* _Data supplied_:
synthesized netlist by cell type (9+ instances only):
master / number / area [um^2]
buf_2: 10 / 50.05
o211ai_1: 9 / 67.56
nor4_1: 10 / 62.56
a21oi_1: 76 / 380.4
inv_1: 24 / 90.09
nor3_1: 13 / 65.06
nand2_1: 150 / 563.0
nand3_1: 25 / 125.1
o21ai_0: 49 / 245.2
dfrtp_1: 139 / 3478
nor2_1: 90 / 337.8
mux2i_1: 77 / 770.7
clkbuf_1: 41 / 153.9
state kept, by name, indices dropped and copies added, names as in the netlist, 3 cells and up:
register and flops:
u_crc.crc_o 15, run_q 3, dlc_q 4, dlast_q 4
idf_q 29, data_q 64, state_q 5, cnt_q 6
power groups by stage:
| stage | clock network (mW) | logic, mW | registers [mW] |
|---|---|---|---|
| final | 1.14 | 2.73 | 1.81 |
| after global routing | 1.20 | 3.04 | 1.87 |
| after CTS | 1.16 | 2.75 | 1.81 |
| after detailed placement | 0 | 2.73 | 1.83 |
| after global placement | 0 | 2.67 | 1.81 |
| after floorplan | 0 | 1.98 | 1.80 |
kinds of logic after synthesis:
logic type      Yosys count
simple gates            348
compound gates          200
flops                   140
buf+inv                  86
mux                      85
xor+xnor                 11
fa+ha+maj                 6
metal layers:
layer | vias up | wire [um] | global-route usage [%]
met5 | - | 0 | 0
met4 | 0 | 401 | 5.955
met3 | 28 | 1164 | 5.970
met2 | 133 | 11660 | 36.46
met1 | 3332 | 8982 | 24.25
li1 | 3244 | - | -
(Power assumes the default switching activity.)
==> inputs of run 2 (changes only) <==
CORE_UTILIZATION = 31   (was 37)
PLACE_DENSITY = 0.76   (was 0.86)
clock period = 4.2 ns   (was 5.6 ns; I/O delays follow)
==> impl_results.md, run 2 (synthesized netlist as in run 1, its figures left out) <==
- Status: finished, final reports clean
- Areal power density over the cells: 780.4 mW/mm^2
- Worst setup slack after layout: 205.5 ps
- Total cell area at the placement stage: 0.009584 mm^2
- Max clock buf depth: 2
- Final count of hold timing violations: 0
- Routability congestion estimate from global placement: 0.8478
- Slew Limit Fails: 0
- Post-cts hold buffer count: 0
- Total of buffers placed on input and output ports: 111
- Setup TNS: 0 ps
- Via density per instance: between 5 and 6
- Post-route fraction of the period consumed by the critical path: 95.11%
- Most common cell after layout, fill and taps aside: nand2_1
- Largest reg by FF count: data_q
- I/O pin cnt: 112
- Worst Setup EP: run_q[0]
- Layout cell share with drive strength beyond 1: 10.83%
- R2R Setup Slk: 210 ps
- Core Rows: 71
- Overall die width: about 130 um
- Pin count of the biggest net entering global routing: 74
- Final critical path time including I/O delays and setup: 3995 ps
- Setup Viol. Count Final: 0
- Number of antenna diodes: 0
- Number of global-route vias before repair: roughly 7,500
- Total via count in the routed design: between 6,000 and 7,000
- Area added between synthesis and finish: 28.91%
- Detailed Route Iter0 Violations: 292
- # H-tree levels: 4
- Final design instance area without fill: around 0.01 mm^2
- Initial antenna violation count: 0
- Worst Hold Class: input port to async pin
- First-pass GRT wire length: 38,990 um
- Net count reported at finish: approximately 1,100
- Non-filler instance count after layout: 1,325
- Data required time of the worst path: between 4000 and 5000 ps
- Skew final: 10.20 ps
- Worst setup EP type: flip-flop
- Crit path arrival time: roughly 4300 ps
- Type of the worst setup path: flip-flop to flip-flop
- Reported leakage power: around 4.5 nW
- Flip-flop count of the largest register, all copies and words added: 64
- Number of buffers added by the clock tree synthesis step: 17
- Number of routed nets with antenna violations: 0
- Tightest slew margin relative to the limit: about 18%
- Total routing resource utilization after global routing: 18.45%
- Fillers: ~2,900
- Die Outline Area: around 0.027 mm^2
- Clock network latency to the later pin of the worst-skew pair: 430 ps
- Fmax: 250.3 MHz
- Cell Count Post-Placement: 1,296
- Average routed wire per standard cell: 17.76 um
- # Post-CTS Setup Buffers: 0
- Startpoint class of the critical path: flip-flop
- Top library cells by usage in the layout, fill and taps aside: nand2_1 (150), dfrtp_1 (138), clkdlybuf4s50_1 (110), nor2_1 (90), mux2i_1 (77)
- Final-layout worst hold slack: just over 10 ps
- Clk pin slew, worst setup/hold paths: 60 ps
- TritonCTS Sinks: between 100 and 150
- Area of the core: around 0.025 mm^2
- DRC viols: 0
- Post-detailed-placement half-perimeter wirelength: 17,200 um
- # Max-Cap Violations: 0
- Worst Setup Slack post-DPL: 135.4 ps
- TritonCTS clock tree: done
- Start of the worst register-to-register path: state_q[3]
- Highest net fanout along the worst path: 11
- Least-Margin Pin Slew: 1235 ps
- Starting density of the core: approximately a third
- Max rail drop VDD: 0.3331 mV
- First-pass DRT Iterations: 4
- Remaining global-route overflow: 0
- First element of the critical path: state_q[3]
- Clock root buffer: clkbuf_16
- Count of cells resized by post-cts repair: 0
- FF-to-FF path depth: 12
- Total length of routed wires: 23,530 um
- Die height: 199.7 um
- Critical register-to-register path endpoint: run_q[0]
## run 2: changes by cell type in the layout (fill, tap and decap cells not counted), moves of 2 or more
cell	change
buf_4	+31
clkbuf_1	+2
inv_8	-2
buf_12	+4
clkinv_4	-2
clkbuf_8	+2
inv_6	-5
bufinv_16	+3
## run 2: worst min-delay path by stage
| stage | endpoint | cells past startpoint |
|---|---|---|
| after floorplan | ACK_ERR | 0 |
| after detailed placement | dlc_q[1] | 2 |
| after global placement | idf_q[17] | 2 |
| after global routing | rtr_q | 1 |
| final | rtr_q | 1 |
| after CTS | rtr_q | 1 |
==
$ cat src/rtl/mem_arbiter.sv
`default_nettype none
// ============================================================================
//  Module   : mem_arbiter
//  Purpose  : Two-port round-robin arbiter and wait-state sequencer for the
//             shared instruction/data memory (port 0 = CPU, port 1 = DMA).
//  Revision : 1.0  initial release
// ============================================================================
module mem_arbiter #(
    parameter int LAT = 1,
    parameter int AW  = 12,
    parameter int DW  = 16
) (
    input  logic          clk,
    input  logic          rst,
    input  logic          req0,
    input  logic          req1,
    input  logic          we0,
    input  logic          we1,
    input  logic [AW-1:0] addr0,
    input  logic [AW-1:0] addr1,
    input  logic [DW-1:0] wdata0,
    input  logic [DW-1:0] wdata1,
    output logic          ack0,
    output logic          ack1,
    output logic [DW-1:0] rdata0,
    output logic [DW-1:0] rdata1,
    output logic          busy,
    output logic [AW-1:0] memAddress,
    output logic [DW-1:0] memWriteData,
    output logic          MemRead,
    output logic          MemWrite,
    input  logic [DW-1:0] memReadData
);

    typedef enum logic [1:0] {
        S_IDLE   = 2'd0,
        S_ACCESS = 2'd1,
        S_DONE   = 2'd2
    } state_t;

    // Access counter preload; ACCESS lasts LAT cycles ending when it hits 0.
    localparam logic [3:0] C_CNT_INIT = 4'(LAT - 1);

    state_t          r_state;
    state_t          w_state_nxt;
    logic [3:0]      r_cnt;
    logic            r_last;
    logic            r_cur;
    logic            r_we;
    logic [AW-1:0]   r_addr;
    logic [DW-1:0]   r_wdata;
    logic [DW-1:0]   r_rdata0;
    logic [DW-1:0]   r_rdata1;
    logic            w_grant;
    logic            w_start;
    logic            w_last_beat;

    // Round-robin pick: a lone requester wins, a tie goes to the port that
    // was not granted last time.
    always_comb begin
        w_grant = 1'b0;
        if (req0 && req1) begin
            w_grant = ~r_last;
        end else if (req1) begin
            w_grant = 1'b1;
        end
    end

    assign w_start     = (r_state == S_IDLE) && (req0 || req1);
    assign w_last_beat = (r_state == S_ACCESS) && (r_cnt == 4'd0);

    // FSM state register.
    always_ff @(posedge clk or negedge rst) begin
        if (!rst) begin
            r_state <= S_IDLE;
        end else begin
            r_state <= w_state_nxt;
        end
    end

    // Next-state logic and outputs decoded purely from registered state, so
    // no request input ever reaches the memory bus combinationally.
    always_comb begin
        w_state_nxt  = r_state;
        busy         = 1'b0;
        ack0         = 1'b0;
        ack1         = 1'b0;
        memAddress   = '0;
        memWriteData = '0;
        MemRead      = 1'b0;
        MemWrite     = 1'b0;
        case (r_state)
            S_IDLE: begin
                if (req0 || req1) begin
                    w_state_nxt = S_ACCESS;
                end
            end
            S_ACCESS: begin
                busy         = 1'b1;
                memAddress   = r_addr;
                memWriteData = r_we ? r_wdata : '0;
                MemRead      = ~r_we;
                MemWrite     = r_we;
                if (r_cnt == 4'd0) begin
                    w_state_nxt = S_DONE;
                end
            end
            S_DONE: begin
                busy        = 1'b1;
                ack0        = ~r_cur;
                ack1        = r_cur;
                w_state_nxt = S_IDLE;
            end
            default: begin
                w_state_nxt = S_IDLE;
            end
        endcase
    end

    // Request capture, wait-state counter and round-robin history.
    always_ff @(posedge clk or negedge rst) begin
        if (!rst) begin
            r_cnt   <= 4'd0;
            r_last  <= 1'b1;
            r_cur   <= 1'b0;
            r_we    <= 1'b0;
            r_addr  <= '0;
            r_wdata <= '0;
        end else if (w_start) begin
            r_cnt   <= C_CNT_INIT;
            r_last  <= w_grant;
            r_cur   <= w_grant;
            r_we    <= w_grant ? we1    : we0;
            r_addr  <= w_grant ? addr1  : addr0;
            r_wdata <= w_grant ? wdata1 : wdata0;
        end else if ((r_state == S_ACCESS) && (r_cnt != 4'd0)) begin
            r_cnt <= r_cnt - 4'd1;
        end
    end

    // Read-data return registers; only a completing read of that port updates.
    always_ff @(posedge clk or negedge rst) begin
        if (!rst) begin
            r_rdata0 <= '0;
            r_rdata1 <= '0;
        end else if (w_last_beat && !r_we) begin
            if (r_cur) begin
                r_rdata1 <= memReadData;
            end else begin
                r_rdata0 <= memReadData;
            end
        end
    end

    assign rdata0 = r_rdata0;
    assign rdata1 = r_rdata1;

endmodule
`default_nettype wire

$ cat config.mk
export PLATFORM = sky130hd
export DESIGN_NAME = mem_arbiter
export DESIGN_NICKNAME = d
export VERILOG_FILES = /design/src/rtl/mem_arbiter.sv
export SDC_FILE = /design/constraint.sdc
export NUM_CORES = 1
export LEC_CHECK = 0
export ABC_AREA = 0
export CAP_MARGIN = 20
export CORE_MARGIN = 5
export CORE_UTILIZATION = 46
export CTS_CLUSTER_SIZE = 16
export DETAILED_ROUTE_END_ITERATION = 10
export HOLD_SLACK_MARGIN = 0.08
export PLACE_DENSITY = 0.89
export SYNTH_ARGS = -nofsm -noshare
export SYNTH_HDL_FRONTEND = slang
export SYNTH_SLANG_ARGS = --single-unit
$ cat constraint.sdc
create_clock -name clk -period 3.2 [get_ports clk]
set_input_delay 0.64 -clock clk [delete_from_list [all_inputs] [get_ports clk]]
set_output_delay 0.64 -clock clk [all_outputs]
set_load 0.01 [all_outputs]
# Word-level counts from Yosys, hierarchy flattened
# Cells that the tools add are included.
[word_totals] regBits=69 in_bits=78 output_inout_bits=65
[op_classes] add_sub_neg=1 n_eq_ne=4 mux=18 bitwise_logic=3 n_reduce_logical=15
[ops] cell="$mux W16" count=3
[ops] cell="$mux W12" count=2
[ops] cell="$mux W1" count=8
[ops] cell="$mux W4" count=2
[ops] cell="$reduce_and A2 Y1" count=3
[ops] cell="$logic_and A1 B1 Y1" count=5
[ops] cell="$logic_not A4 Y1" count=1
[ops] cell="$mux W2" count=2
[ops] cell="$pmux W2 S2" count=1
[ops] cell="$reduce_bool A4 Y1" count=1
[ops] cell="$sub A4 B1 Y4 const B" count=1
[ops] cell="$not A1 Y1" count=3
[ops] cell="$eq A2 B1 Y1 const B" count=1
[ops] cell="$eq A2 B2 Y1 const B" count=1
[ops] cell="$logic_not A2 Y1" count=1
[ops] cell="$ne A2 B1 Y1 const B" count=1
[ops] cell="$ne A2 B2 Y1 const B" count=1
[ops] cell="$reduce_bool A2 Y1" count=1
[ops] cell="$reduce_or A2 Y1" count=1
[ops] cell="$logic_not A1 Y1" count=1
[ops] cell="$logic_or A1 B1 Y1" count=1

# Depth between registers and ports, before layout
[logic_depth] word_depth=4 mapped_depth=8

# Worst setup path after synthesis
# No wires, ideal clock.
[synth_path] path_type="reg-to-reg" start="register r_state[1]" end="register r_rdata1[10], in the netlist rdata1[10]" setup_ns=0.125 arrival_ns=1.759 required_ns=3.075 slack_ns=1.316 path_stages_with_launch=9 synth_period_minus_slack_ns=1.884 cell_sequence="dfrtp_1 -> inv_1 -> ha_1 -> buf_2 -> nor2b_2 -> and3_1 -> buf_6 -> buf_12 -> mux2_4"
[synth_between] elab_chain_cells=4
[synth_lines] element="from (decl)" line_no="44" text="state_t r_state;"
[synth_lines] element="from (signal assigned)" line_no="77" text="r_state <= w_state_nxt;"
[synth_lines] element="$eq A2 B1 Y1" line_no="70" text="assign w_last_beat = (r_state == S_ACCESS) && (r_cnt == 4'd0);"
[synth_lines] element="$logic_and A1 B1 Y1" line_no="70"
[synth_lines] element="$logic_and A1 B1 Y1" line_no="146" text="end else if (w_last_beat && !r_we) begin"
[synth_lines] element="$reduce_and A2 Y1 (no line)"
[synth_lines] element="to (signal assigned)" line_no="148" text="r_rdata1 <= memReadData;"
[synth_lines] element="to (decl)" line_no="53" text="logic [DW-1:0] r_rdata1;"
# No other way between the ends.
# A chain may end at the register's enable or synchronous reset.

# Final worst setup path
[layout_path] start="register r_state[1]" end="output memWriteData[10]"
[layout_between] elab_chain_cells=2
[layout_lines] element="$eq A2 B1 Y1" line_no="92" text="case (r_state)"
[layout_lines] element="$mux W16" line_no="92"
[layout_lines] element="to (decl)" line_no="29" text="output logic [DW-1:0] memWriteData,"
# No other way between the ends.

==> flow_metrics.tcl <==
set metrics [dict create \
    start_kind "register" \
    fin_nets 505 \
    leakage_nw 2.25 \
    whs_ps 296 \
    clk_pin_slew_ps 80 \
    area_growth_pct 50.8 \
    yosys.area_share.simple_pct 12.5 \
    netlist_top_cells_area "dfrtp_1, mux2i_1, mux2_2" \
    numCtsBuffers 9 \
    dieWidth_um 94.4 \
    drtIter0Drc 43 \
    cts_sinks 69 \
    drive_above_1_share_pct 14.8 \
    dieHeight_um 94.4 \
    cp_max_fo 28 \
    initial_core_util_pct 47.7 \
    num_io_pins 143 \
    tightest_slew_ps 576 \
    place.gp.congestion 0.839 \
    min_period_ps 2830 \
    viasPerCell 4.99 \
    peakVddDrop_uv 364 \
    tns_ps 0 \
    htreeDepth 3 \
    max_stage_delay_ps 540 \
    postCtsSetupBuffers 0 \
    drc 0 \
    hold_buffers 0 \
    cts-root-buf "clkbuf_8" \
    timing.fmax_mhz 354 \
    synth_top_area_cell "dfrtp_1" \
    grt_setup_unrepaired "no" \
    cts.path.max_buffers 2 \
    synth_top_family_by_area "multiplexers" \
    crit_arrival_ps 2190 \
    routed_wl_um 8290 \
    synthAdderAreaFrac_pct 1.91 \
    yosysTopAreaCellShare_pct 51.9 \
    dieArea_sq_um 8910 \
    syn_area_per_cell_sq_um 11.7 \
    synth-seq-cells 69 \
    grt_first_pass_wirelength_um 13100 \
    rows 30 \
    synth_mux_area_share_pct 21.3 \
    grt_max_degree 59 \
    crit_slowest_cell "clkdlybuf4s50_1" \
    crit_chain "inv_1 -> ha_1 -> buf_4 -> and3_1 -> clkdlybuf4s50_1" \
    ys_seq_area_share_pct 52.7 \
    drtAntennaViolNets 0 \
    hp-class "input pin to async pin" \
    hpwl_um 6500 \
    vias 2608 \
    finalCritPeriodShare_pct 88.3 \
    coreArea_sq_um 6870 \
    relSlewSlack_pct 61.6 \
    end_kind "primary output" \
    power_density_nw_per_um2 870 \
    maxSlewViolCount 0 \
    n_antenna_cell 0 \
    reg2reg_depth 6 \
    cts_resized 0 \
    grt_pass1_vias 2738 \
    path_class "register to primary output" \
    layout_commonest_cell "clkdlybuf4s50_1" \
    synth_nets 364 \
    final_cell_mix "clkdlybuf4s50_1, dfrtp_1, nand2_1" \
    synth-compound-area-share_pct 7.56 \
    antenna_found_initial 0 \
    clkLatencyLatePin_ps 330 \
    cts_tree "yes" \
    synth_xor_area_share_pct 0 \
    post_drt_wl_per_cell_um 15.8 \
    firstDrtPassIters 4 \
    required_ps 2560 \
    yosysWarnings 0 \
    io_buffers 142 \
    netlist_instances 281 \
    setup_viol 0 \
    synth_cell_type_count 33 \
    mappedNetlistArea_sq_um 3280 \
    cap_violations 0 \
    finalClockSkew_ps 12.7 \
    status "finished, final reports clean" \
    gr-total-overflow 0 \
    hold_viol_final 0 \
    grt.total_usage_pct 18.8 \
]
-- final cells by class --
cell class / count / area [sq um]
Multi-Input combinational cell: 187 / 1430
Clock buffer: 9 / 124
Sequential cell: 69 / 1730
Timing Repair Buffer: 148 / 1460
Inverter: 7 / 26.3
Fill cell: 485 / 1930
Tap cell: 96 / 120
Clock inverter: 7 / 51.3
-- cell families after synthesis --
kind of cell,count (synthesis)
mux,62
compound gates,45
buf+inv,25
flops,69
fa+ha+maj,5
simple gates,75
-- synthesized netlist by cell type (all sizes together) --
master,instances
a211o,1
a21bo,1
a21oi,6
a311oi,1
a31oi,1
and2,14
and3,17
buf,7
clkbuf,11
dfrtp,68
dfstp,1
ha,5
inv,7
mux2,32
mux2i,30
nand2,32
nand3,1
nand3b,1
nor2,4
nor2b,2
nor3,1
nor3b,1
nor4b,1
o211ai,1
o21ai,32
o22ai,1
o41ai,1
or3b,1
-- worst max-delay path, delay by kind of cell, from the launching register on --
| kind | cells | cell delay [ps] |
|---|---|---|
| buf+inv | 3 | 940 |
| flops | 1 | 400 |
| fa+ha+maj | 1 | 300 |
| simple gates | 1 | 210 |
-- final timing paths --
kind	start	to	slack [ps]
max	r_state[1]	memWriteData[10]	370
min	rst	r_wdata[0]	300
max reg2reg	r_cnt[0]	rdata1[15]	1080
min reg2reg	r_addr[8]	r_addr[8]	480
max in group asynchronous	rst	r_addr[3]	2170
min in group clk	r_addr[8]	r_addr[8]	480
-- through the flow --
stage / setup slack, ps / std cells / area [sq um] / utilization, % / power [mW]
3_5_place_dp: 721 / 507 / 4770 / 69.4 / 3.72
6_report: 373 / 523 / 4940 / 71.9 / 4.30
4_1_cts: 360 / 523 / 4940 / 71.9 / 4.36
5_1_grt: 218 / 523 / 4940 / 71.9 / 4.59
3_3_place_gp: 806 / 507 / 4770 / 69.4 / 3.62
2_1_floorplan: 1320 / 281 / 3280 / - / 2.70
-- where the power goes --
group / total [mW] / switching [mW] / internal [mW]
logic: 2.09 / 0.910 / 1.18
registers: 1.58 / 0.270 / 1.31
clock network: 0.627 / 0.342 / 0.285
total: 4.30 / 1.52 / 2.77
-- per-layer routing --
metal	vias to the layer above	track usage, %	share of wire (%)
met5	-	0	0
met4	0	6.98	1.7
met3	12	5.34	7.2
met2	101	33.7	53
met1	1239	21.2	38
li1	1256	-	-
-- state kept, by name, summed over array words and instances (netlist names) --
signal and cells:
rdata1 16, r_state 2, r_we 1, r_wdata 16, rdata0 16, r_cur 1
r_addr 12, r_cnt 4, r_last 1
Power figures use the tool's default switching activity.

* _What to produce_: Reproduce exactly the section above that begins at the line containing "- Max rail drop VDD: 0.3331 mV" and ends at the line containing "CTS | rtr_q | 1 |", leaving out all other lines.

* _Worked solution_:
- Max rail drop VDD: 0.3331 mV
- First-pass DRT Iterations: 4
- Remaining global-route overflow: 0
- First element of the critical path: state_q[3]
- Clock root buffer: clkbuf_16
- Count of cells resized by post-cts repair: 0
- FF-to-FF path depth: 12
- Total length of routed wires: 23,530 um
- Die height: 199.7 um
- Critical register-to-register path endpoint: run_q[0]
## run 2: changes by cell type in the layout (fill, tap and decap cells not counted), moves of 2 or more
cell	change
buf_4	+31
clkbuf_1	+2
inv_8	-2
buf_12	+4
clkinv_4	-2
clkbuf_8	+2
inv_6	-5
bufinv_16	+3
## run 2: worst min-delay path by stage
| stage | endpoint | cells past startpoint |
|---|---|---|
| after floorplan | ACK_ERR | 0 |
| after detailed placement | dlc_q[1] | 2 |
| after global placement | idf_q[17] | 2 |
| after global routing | rtr_q | 1 |
| final | rtr_q | 1 |
| after CTS | rtr_q | 1 |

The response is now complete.